• What is expected: Of the entries below, return exactly those lines that fall between the one containing "export CTS_CLUSTER_SIZE = 24" and the one containing "# the platform's", the two end lines included.

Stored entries
▽

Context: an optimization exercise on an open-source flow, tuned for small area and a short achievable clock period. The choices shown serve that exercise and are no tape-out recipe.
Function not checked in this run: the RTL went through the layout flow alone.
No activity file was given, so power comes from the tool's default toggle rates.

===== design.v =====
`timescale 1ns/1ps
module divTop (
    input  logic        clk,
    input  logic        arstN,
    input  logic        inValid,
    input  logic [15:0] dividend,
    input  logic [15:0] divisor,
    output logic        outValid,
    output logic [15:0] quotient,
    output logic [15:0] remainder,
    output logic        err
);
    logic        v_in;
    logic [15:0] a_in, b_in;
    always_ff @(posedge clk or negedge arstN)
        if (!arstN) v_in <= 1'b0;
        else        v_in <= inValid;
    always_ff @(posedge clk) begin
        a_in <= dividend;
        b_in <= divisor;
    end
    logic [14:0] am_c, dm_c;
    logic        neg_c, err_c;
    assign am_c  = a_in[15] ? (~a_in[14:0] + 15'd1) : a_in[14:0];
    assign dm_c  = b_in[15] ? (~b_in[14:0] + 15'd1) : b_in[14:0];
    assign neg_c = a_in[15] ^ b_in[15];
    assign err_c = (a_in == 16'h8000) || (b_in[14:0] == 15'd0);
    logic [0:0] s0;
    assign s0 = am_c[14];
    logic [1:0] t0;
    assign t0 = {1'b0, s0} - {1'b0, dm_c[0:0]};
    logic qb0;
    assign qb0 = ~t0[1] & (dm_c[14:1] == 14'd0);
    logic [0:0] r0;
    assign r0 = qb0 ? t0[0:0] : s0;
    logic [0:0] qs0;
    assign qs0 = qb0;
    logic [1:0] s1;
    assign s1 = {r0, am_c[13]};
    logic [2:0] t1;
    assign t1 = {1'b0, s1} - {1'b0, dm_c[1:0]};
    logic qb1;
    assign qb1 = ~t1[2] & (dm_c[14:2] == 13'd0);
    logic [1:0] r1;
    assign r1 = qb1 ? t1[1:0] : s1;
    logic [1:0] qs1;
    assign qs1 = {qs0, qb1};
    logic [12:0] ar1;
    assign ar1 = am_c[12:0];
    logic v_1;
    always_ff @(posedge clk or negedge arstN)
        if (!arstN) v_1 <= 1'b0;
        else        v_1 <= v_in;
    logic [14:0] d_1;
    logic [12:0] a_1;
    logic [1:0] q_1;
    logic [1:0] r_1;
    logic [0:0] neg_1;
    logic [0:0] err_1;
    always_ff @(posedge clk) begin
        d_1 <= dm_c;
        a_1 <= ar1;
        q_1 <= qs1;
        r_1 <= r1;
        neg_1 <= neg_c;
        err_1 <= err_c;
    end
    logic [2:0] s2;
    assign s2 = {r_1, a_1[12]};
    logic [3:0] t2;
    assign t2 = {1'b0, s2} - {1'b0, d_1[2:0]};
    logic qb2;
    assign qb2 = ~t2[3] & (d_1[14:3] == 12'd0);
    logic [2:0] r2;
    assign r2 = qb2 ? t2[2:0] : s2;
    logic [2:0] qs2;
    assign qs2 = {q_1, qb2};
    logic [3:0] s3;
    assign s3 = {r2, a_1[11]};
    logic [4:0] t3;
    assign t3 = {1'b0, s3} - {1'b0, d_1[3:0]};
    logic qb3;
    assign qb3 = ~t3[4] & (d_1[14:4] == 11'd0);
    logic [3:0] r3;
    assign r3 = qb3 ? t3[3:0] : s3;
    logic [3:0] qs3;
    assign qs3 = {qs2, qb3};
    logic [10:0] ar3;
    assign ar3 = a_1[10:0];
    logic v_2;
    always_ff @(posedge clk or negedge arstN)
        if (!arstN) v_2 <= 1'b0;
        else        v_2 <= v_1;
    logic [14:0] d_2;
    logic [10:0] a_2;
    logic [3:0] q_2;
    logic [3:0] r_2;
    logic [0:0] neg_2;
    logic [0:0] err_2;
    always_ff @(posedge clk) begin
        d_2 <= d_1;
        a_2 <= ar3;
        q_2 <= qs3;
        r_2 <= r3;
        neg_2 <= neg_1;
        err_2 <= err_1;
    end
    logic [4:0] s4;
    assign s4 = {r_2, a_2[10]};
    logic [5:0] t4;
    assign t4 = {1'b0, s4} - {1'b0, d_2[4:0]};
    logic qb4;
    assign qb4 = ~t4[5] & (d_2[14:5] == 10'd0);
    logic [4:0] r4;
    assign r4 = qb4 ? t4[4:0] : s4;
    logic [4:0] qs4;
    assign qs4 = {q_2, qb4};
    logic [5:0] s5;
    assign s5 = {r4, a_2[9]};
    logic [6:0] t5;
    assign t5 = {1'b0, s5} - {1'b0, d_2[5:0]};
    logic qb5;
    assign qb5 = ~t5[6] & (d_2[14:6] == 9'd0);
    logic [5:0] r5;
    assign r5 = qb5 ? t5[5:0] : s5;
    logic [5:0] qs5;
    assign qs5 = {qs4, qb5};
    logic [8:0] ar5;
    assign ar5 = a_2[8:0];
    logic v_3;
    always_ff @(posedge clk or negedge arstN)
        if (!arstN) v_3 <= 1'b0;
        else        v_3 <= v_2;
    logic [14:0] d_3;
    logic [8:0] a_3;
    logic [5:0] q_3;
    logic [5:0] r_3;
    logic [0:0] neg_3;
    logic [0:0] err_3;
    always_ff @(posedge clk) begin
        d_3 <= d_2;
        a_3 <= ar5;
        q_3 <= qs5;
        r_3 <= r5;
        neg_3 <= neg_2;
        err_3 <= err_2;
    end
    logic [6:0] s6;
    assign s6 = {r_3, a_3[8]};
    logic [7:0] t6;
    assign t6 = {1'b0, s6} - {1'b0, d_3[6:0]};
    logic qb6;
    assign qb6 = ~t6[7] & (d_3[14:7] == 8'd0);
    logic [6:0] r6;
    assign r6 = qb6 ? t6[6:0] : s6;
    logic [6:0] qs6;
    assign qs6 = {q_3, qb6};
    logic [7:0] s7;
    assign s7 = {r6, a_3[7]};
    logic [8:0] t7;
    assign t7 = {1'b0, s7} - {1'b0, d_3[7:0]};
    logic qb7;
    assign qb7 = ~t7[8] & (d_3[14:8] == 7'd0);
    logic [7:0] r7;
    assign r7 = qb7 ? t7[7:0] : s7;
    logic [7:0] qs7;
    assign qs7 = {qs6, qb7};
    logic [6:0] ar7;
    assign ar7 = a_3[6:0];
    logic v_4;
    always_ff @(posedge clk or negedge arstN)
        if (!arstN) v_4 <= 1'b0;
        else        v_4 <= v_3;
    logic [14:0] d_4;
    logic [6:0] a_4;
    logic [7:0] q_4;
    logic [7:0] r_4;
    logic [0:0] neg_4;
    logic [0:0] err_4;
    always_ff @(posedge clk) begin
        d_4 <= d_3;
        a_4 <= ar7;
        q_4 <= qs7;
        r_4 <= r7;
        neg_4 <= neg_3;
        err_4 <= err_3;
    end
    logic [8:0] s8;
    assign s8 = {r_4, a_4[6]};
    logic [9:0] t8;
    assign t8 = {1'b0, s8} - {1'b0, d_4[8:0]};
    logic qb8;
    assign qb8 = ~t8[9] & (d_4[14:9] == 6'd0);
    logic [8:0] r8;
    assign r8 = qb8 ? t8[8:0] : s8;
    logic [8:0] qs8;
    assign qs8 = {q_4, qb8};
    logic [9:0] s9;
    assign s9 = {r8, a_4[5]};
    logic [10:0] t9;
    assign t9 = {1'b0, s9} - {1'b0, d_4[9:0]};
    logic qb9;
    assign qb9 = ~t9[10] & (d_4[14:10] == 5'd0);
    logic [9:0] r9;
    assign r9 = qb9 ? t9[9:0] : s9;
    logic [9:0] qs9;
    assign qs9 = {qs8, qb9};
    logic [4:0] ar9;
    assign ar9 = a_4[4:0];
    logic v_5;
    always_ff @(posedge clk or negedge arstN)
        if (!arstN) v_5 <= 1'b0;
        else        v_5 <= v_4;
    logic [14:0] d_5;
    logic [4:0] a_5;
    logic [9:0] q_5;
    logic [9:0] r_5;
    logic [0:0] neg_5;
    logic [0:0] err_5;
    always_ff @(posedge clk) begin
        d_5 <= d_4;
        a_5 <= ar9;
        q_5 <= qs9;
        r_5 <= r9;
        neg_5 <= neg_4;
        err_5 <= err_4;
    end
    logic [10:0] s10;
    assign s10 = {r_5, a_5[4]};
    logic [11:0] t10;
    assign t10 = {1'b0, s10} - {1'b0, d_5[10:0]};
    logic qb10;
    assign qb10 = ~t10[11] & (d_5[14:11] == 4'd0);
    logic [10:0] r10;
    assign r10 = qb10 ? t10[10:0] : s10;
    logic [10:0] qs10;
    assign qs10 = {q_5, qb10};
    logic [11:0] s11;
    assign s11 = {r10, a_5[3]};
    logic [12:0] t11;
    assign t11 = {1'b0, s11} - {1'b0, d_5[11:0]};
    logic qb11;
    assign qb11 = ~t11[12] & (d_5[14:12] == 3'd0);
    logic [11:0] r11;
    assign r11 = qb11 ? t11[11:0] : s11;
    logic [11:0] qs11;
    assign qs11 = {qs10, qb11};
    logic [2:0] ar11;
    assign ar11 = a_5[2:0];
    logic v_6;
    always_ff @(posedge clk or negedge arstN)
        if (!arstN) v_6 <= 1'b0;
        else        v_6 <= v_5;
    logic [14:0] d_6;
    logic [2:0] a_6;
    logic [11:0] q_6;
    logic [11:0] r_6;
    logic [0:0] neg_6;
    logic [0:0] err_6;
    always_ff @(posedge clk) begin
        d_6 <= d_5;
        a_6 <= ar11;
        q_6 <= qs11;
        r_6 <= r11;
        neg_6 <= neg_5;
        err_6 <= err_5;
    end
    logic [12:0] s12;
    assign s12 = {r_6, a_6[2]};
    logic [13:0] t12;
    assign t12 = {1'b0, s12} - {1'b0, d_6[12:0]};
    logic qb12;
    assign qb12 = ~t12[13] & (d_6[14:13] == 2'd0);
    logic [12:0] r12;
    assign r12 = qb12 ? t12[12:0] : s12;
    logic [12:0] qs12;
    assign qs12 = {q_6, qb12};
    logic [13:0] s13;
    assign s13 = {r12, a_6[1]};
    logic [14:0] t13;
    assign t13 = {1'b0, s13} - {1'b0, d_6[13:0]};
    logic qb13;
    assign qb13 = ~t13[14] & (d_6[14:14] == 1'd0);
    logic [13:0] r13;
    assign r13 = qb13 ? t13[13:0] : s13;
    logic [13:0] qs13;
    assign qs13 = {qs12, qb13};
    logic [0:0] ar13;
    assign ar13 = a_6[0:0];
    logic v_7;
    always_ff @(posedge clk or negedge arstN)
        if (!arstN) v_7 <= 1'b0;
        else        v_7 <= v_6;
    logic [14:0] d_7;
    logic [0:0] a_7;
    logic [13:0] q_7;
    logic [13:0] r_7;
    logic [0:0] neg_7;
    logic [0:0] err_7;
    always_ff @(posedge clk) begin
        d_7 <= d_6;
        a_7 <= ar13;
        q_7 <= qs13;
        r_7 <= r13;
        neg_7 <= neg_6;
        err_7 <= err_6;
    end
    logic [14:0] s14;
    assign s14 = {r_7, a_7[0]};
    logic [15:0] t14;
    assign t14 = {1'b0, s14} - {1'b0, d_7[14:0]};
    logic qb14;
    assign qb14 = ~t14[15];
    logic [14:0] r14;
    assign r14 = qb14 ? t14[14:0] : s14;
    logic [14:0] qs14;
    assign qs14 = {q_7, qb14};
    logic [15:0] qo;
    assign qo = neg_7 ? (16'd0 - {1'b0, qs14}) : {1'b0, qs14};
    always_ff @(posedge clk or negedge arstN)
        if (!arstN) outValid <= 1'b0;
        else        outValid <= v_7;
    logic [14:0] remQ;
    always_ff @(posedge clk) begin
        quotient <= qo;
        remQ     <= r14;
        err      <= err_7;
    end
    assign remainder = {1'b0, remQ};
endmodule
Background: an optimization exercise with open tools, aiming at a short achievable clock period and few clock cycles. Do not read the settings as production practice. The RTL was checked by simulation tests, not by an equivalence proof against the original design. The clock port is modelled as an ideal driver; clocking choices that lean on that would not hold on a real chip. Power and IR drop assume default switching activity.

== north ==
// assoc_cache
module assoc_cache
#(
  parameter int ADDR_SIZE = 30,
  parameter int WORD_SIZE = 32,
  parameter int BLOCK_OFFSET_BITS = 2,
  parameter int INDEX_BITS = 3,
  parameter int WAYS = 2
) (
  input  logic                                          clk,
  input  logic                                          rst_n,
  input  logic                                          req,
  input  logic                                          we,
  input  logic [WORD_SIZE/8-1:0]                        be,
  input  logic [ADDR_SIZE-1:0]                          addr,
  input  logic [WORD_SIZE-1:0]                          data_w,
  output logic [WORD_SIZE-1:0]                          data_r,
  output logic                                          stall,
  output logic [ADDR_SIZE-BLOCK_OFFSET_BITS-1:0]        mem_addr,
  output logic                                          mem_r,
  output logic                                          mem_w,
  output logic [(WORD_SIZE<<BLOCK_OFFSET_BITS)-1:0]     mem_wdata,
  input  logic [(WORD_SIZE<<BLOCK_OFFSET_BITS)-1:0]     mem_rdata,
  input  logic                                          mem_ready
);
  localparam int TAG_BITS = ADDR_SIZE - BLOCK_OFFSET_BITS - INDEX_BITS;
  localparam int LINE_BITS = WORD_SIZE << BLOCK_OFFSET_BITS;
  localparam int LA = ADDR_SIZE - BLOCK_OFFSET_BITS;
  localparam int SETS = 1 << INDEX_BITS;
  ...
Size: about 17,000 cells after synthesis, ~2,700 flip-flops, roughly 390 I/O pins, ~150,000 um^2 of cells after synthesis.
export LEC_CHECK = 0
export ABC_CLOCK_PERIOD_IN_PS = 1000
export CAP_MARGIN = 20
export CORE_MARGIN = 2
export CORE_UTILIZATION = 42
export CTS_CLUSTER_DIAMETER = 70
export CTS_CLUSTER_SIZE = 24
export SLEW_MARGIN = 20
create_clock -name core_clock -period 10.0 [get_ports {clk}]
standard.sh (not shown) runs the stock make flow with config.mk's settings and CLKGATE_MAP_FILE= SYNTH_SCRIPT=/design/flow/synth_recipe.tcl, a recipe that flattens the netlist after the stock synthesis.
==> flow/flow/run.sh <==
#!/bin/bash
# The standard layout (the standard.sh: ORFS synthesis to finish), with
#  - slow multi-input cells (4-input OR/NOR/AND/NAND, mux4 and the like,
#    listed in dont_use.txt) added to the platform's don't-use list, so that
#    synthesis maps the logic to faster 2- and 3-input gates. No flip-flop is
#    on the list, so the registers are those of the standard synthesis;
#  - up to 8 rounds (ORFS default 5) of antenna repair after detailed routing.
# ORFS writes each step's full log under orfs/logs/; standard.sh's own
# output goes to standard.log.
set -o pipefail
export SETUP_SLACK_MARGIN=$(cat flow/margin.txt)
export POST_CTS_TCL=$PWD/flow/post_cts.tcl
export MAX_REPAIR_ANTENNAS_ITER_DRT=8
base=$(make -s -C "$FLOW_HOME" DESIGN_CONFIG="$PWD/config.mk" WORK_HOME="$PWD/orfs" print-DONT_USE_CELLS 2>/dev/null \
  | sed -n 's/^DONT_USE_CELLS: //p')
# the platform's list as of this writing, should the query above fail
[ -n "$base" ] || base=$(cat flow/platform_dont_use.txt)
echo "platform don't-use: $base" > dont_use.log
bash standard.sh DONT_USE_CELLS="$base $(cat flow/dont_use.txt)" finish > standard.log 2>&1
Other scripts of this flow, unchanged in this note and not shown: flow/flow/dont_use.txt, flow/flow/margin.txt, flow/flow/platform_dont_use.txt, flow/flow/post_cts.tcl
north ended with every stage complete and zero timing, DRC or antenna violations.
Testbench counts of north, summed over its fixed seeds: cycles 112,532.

△

• Task output:
export CTS_CLUSTER_SIZE = 24
export SLEW_MARGIN = 20
create_clock -name core_clock -period 10.0 [get_ports {clk}]
standard.sh (not shown) runs the stock make flow with config.mk's settings and CLKGATE_MAP_FILE= SYNTH_SCRIPT=/design/flow/synth_recipe.tcl, a recipe that flattens the netlist after the stock synthesis.
==> flow/flow/run.sh <==
#!/bin/bash
# The standard layout (the standard.sh: ORFS synthesis to finish), with
#  - slow multi-input cells (4-input OR/NOR/AND/NAND, mux4 and the like,
#    listed in dont_use.txt) added to the platform's don't-use list, so that
#    synthesis maps the logic to faster 2- and 3-input gates. No flip-flop is
#    on the list, so the registers are those of the standard synthesis;
#  - up to 8 rounds (ORFS default 5) of antenna repair after detailed routing.
# ORFS writes each step's full log under orfs/logs/; standard.sh's own
# output goes to standard.log.
set -o pipefail
export SETUP_SLACK_MARGIN=$(cat flow/margin.txt)
export POST_CTS_TCL=$PWD/flow/post_cts.tcl
export MAX_REPAIR_ANTENNAS_ITER_DRT=8
base=$(make -s -C "$FLOW_HOME" DESIGN_CONFIG="$PWD/config.mk" WORK_HOME="$PWD/orfs" print-DONT_USE_CELLS 2>/dev/null \
  | sed -n 's/^DONT_USE_CELLS: //p')
# the platform's list as of this writing, should the query above fail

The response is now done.